* Dataset:
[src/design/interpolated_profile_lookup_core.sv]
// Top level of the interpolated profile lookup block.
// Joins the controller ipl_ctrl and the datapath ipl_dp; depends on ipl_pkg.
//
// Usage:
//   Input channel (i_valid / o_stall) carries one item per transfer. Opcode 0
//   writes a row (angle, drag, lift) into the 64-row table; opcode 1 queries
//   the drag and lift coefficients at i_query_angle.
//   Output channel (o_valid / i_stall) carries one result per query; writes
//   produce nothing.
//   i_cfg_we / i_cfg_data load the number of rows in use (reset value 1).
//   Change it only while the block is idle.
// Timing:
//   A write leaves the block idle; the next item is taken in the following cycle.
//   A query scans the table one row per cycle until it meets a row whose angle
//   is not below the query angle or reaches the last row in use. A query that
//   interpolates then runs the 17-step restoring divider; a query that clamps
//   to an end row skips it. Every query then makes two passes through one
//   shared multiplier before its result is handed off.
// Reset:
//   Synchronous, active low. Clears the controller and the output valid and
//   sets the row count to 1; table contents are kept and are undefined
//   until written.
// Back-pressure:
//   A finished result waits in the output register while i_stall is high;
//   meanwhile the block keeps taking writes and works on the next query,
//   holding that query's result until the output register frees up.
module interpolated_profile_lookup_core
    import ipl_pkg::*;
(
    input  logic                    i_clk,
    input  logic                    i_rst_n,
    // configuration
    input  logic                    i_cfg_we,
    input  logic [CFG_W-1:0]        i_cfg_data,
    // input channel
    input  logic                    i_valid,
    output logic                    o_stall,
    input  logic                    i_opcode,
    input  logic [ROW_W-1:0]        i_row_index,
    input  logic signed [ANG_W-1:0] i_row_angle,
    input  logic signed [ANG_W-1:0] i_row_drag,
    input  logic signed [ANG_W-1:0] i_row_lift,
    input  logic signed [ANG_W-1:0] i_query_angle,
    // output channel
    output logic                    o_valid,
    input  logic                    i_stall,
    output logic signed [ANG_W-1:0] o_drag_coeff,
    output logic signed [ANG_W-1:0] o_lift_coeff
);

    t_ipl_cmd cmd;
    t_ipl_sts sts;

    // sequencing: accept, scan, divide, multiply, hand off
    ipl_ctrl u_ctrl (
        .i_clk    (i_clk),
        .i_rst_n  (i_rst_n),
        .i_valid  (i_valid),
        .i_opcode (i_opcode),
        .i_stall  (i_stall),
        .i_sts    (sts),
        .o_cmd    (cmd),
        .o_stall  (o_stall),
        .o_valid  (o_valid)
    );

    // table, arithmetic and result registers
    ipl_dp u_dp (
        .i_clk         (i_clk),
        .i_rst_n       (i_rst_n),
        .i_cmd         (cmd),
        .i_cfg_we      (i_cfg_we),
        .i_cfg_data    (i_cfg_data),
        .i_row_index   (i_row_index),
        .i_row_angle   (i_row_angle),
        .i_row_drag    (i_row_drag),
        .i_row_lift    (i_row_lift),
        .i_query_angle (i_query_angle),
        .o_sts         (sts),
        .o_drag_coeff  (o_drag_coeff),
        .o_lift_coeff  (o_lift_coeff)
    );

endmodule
...
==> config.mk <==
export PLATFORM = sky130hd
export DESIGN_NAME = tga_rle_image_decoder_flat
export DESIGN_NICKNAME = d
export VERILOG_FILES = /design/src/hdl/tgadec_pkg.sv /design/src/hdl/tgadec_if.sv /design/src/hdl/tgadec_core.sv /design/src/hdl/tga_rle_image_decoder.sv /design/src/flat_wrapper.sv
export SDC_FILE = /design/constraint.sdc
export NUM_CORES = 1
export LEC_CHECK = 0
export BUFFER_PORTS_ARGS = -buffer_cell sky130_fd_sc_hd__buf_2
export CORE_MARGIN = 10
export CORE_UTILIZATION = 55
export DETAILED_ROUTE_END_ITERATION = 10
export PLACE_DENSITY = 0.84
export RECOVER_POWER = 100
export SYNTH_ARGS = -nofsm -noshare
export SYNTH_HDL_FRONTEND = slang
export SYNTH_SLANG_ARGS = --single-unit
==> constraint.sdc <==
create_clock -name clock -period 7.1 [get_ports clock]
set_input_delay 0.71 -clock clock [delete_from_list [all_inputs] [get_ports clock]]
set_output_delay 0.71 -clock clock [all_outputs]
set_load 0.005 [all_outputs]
...
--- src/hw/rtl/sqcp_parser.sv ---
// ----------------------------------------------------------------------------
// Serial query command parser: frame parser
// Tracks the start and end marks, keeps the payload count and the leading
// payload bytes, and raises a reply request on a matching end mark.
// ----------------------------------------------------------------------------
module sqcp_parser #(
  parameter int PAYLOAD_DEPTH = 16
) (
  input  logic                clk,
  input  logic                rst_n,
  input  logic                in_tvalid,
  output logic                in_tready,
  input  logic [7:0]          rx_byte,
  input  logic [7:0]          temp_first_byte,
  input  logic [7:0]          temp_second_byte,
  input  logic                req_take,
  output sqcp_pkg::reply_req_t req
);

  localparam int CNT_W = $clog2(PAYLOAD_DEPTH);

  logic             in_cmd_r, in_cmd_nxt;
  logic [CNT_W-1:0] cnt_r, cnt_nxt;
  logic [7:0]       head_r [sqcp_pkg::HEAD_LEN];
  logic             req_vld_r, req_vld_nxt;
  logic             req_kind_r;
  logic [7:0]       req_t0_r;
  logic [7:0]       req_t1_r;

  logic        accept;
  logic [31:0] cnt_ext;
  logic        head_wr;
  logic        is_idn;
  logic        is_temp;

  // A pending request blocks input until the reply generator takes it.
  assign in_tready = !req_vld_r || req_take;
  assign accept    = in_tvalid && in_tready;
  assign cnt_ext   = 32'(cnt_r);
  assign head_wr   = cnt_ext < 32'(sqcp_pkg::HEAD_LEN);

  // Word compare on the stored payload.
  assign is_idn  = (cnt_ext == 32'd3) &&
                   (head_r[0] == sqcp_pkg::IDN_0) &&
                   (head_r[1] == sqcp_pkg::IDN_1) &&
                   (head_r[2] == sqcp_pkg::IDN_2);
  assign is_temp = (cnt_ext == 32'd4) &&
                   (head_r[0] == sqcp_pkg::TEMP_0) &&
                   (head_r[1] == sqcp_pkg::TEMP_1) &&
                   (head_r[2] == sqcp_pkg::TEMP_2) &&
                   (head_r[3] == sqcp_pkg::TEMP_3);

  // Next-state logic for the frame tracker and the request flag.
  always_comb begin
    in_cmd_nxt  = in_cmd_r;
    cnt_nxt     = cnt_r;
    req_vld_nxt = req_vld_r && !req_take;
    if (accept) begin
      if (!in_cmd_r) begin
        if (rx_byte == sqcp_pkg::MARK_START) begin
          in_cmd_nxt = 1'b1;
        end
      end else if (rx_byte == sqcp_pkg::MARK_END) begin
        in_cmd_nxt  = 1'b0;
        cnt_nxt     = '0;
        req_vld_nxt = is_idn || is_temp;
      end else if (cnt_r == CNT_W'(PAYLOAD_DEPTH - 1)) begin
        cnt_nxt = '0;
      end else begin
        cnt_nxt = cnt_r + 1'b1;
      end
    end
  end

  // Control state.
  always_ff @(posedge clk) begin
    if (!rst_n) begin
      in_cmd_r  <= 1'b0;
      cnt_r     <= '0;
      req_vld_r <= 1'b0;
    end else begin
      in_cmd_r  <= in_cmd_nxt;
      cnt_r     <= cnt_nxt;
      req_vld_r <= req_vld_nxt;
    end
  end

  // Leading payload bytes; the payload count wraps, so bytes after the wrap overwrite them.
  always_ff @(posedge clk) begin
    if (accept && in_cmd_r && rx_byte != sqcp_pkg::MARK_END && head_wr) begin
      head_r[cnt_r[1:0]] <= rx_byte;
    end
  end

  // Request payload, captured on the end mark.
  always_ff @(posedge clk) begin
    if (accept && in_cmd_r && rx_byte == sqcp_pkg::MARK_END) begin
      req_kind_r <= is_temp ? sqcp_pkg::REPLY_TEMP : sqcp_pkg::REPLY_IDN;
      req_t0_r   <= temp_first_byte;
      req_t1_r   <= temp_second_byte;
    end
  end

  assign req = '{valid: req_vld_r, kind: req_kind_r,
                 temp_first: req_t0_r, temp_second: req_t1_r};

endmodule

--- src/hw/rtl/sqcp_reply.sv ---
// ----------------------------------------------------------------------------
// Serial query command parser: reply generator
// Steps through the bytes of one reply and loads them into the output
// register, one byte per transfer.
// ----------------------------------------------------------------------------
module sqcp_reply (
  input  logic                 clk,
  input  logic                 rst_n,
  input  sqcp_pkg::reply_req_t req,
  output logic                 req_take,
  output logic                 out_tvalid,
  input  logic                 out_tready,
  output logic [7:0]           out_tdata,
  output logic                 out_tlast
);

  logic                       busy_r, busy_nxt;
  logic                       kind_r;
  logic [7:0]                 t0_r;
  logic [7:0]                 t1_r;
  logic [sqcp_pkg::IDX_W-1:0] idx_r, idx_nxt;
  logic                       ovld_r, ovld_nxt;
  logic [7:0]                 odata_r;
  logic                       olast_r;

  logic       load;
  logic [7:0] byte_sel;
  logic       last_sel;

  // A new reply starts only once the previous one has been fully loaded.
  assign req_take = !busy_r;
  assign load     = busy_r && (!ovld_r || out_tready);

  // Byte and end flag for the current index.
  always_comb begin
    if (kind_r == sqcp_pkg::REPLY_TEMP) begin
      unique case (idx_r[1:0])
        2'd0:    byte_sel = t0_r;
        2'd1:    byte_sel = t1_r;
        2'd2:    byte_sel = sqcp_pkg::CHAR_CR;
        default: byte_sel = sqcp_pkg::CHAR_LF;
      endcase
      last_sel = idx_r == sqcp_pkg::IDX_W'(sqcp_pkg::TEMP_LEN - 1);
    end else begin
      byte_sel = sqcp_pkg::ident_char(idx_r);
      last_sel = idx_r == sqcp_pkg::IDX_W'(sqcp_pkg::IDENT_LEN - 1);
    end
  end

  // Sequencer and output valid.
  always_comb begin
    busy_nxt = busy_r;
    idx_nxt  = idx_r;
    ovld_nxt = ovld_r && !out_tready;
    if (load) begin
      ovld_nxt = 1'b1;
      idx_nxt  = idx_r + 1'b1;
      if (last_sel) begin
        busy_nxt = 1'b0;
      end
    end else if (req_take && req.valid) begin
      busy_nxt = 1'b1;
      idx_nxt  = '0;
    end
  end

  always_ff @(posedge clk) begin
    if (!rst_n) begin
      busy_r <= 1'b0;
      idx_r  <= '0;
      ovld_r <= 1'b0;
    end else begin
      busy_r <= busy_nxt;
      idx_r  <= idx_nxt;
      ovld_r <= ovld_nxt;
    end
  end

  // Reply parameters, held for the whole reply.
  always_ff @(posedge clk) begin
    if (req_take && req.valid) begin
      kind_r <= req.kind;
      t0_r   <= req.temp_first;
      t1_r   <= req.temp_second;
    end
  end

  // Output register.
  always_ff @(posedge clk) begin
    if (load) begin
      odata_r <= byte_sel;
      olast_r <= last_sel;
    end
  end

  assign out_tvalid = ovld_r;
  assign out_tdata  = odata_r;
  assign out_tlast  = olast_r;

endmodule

* Work item:
Give back precisely the lines above that start at the line containing "export SYNTH_HDL_FRONTEND = slang" and end at the line containing "set_load 0.005 [all_outputs]", inclusive. No other lines belong in the output.

* Solution to the exercise:
export SYNTH_HDL_FRONTEND = slang
export SYNTH_SLANG_ARGS = --single-unit
==> constraint.sdc <==
create_clock -name clock -period 7.1 [get_ports clock]
set_input_delay 0.71 -clock clock [delete_from_list [all_inputs] [get_ports clock]]
set_output_delay 0.71 -clock clock [all_outputs]
set_load 0.005 [all_outputs]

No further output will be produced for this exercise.